*** Opening of Extracted records ***

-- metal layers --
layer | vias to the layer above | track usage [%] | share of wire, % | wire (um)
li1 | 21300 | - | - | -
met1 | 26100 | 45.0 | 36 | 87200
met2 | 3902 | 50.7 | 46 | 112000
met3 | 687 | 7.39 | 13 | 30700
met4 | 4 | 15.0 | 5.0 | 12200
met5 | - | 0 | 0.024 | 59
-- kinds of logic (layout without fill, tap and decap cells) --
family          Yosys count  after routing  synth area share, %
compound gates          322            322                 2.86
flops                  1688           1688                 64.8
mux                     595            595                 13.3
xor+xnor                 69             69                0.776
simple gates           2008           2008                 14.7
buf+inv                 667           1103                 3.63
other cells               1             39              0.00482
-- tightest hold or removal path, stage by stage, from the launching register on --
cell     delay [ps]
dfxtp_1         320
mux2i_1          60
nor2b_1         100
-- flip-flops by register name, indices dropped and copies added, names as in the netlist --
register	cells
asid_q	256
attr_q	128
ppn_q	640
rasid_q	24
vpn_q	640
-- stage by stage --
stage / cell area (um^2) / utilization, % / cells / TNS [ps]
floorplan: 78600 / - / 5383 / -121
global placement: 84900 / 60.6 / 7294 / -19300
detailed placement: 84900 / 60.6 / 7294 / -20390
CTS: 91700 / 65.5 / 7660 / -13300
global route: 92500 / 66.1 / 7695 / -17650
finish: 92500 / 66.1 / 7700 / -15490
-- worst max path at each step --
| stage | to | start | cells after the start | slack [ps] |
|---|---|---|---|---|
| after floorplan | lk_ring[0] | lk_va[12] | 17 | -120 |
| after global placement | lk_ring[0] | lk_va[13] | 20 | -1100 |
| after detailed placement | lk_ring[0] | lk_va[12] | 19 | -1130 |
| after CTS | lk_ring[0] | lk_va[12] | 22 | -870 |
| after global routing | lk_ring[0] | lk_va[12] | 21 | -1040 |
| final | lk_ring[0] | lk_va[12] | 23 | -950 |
## src/rtl/coil_link_pkg.sv

```systemverilog
package coil_link_pkg;

  typedef enum logic [1:0] {
    LM_IDLE = 2'b00,
    LM_SEND = 2'b01,
    LM_RECV = 2'b10
  } link_mode_e;

  // Only three of the four codes name a mode.
  function automatic logic mode_code_legal(input logic [1:0] code);
    return code != 2'b11;
  endfunction

  // A mode switch may go ahead only when no word is moving.
  function automatic logic mode_may_switch(input logic tx_moving, input logic rx_moving);
    return !(tx_moving || rx_moving);
  endfunction

endpackage

```

## src/rtl/coil_mode_ctl.sv

```systemverilog
module coil_mode_ctl
  import coil_link_pkg::*;
(
  input  logic       clk,
  input  logic       rst_n,
  input  logic [1:0] mode_sel,
  input  logic       tx_moving,
  input  logic       rx_moving,
  output link_mode_e mode_q
);

  logic do_switch;

  always_comb begin
    do_switch = mode_code_legal(mode_sel) && mode_may_switch(tx_moving, rx_moving);
  end

  always_ff @(posedge clk) begin
    if (!rst_n)         mode_q <= LM_IDLE;
    else if (do_switch) mode_q <= link_mode_e'(mode_sel);
  end

endmodule

```

## src/rtl/coil_tx_shift.sv

```systemverilog
module coil_tx_shift #(
  parameter int WORD_W = 35
) (
  input  logic              clk,
  input  logic              rst_n,
  input  logic              en_mode,
  input  logic              word_tick,
  input  logic              tx_valid,
  input  logic [WORD_W-1:0] tx_word,
  output logic              tx_ready,
  output logic              ser_dat,
  output logic              ser_stb,
  output logic              busy,
  output logic              accept
);

  localparam int CNT_W = $clog2(WORD_W + 1);
  localparam logic [CNT_W-1:0] LAST = CNT_W'(WORD_W);

  logic [WORD_W-1:0] sh_q;
  logic [CNT_W-1:0]  cnt_q;
  logic              dat_q, stb_q, busy_q;

  assign tx_ready = en_mode && word_tick && !busy_q;
  assign accept   = tx_valid && tx_ready;
  assign busy     = busy_q;
  assign ser_dat  = dat_q && en_mode;
  assign ser_stb  = stb_q && en_mode;

  always_ff @(posedge clk) begin
    if (!rst_n || !en_mode) begin
      sh_q   <= '0;
      cnt_q  <= '0;
      dat_q  <= 1'b0;
      stb_q  <= 1'b0;
      busy_q <= 1'b0;
    end else if (accept) begin
      dat_q  <= tx_word[0];
      sh_q   <= tx_word >> 1;
      stb_q  <= ~stb_q;
      busy_q <= 1'b1;
      cnt_q  <= CNT_W'(1);
    end else if (busy_q) begin
      if (cnt_q == LAST) begin
        busy_q <= 1'b0;
        dat_q  <= 1'b0;
        cnt_q  <= '0;
      end else begin
        dat_q <= sh_q[0];
        sh_q  <= sh_q >> 1;
        stb_q <= ~stb_q;
        cnt_q <= cnt_q + CNT_W'(1);
      end
    end
  end

endmodule

```

## src/rtl/coil_rx_deshift.sv

```systemverilog
module coil_rx_deshift #(
  parameter int WORD_W = 35
) (
  input  logic              clk,
  input  logic              rst_n,
  input  logic              en_mode,
  input  logic              ser_dat,
  input  logic              ser_stb,
  input  logic              word_tick,
  input  logic              rx_ready,
  output logic              rx_valid,
  output logic [WORD_W-1:0] rx_word,
  output logic              rx_ovf,
  output logic              moving,
  output logic              done
);

  localparam int CNT_W = $clog2(WORD_W + 1);
  localparam logic [CNT_W-1:0] FINAL = CNT_W'(WORD_W - 1);

  logic [WORD_W-1:0] acc_q, word_q, assembled;
  logic [CNT_W-1:0]  cnt_q;
  logic              prev_q, pend_q, win_q, ovf_q;
  logic              edge_w, take_w;

  assign edge_w    = en_mode && (ser_stb != prev_q);
  assign done      = edge_w && (cnt_q == FINAL);
  assign assembled = {ser_dat, acc_q[WORD_W-1:1]};
  assign rx_valid  = pend_q && win_q;
  assign take_w    = rx_valid && rx_ready;
  assign moving    = edge_w || (cnt_q != '0);
  assign rx_word   = word_q;
  assign rx_ovf    = ovf_q;

  always_ff @(posedge clk) begin
    if (!rst_n) begin
      acc_q  <= '0;
      word_q <= '0;
      cnt_q  <= '0;
      prev_q <= 1'b0;
      pend_q <= 1'b0;
      win_q  <= 1'b0;
      ovf_q  <= 1'b0;
    end else begin
      prev_q <= ser_stb;
      if (edge_w) begin
        acc_q <= assembled;
        cnt_q <= done ? '0 : cnt_q + CNT_W'(1);
      end
      if (done) begin
        word_q <= assembled;
        pend_q <= 1'b1;
        win_q  <= 1'b1;
        if (pend_q && !take_w) ovf_q <= 1'b1;
      end else begin
        if (take_w)             pend_q <= 1'b0;
        if (word_tick && win_q) win_q  <= 1'b0;
      end
    end
  end

endmodule

```

## src/rtl/coil_link_top.sv

```systemverilog
module coil_link_top
  import coil_link_pkg::*;
#(
  parameter int WORD_W = 35
) (
  input  logic              clk,
  input  logic              rst_n,
  input  logic [1:0]        mode_sel,
  output logic [1:0]        mode_o,
  input  logic              word_tick,
  input  logic              tx_valid,
  output logic              tx_ready,
  input  logic [WORD_W-1:0] tx_word,
  output logic              link_dat_o,
  output logic              link_stb_o,
  input  logic              link_dat_i,
  input  logic              link_stb_i,
  output logic              rx_valid,
  input  logic              rx_ready,
  output logic [WORD_W-1:0] rx_word,
  output logic              rx_ovf
);

  link_mode_e mode_w;
  logic       tx_busy_w, tx_accept_w, rx_mid_w, rx_done_w;
  logic       send_en_w, recv_en_w;

  assign send_en_w = (mode_w == LM_SEND);
  assign recv_en_w = (mode_w == LM_RECV);
  assign mode_o    = mode_w;

  coil_mode_ctl u_mode (
    .clk       (clk),
    .rst_n     (rst_n),
    .mode_sel  (mode_sel),
    .tx_moving (tx_busy_w || tx_accept_w),
    .rx_moving (rx_mid_w),
    .mode_q    (mode_w)
  );

  coil_tx_shift #(.WORD_W(WORD_W)) u_tx (
    .clk       (clk),
    .rst_n     (rst_n),
    .en_mode   (send_en_w),
    .word_tick (word_tick),
    .tx_valid  (tx_valid),
    .tx_word   (tx_word),
    .tx_ready  (tx_ready),
    .ser_dat   (link_dat_o),
    .ser_stb   (link_stb_o),
    .busy      (tx_busy_w),
    .accept    (tx_accept_w)
  );

  coil_rx_deshift #(.WORD_W(WORD_W)) u_rx (
    .clk       (clk),
    .rst_n     (rst_n),
    .en_mode   (recv_en_w),
    .ser_dat   (link_dat_i),
    .ser_stb   (link_stb_i),
    .word_tick (word_tick),
    .rx_ready  (rx_ready),
    .rx_valid  (rx_valid),
    .rx_word   (rx_word),
    .rx_ovf    (rx_ovf),
    .moving    (rx_mid_w),
    .done      (rx_done_w)
  );

endmodule

```

## config.mk

```make
export PLATFORM = sky130hd
export DESIGN_NAME = coil_link_top
export DESIGN_NICKNAME = d
export VERILOG_FILES = /design/src/rtl/coil_link_pkg.sv /design/src/rtl/coil_mode_ctl.sv /design/src/rtl/coil_tx_shift.sv /design/src/rtl/coil_rx_deshift.sv /design/src/rtl/coil_link_top.sv
export SDC_FILE = /design/constraint.sdc
export NUM_CORES = 1
export LEC_CHECK = 0
export ABC_AREA = 0
export BUFFER_PORTS_ARGS = -buffer_cell sky130_fd_sc_hd__buf_2
export CORE_AREA = 2 2 118 120
export DETAILED_ROUTE_END_ITERATION = 8
export DIE_AREA = 0 0 120 122
export GPL_ROUTABILITY_DRIVEN = 1
export HOLD_SLACK_MARGIN = 0.02
export PLACE_DENSITY = 0.54
export SLEW_MARGIN = 20
export SYNTH_ARGS = -nofsm -noshare
export SYNTH_HDL_FRONTEND = slang
export SYNTH_SLANG_ARGS = --single-unit
```

## constraint.sdc

```tcl
create_clock -name clk -period 3.2 [get_ports clk]
set_input_delay 0.16 -clock clk [delete_from_list [all_inputs] [get_ports clk]]
set_output_delay 0.16 -clock clk [all_outputs]
set_load 0.1 [all_outputs]
```

==> results of run 1 <==
stage by stage:
step | cells | hold slack (ns)
final | 875 | 0.0824
after global routing | 875 | 0.0875
after CTS | 875 | 0.0620
after detailed placement | 804 | 0.368
after global placement | 804 | 0.359
after floorplan | 569 | 0.275
**src/rtl/sar_frame_tx.sv**
```systemverilog
`timescale 1ns/1ps
module sar_frame_tx #(
  parameter int DATA_W = 12,
  parameter int LEAD_W = 4,
  localparam int FRAME_W = DATA_W + LEAD_W,
  localparam int CNT_W = $clog2(FRAME_W)
) (
  input  logic              clk,
  input  logic              rst_n,
  input  logic              start_n,
  input  logic              free_run,
  input  logic [DATA_W-1:0] result,
  output logic              sck_pull,
  output logic              sck_o,
  output logic              fs_pull,
  output logic              fs_o,
  output logic              sd_pull,
  output logic              sd_o
);

  logic               start_q;
  logic               pend;
  logic               active;
  logic               sck_r;
  logic [CNT_W-1:0]   bitcnt;
  logic [FRAME_W-1:0] shreg;

  wire fall_det = start_q & ~start_n;
  wire go       = pend | fall_det;
  wire idle_sck = free_run ? ~sck_r : 1'b1;
  wire begin_f  = ~active & go & idle_sck;
  wire last_bit = bitcnt == CNT_W'(FRAME_W - 1);

  always_ff @(posedge clk) begin
    if (!rst_n) begin
      start_q <= 1'b1;
      pend    <= 1'b0;
      active  <= 1'b0;
      sck_r   <= 1'b1;
      bitcnt  <= '0;
      shreg   <= '0;
    end else begin
      start_q <= start_n;
      if (active) begin
        sck_r <= ~sck_r;
        if (!sck_r) begin
          shreg  <= shreg << 1;
          bitcnt <= bitcnt + 1'b1;
          if (last_bit) active <= 1'b0;
        end
      end else begin
        sck_r <= idle_sck;
        if (begin_f) begin
          active <= 1'b1;
          pend   <= 1'b0;
          shreg  <= {{LEAD_W{1'b0}}, result};
          bitcnt <= '0;
        end else if (fall_det) begin
          pend <= 1'b1;
        end
      end
    end
  end

  assign sck_pull = ~sck_r;
  assign sck_o    = ~sck_pull;
  assign fs_pull  = active;
  assign fs_o     = ~fs_pull;
  assign sd_pull  = active & ~shreg[FRAME_W-1];
  assign sd_o     = ~sd_pull;

  logic [CNT_W:0] fall_cnt;
  always_ff @(posedge clk) begin
    if (!rst_n)                fall_cnt <= '0;
    else if (begin_f)          fall_cnt <= '0;
    else if (active && sck_r)  fall_cnt <= fall_cnt + 1'b1;
  end


  sd_stable_at_fall_chk: assert property (@(posedge clk) disable iff (!rst_n)
    $fell(sck_o) |-> $stable(sd_o));


  frame_len_chk: assert property (@(posedge clk) disable iff (!rst_n)
    $rose(fs_o) |-> fall_cnt == (CNT_W+1)'(FRAME_W));


  strobe_delay_chk: assert property (@(posedge clk) disable iff (!rst_n)
    pend |=> !pend && !fs_o);


  gated_idle_chk: assert property (@(posedge clk) disable iff (!rst_n)
    (!free_run && $past(!free_run) && fs_o && $past(fs_o)) |-> sck_o);


  released_idle_chk: assert property (@(posedge clk) disable iff (!rst_n)
    fs_o |-> (sd_o && !sd_pull));

endmodule

```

*** Close of Extracted records ***

> _Prompt_:
Count up every line above that has the word "gates" in it; answer with the number alone.

> _Exercise answer_:
2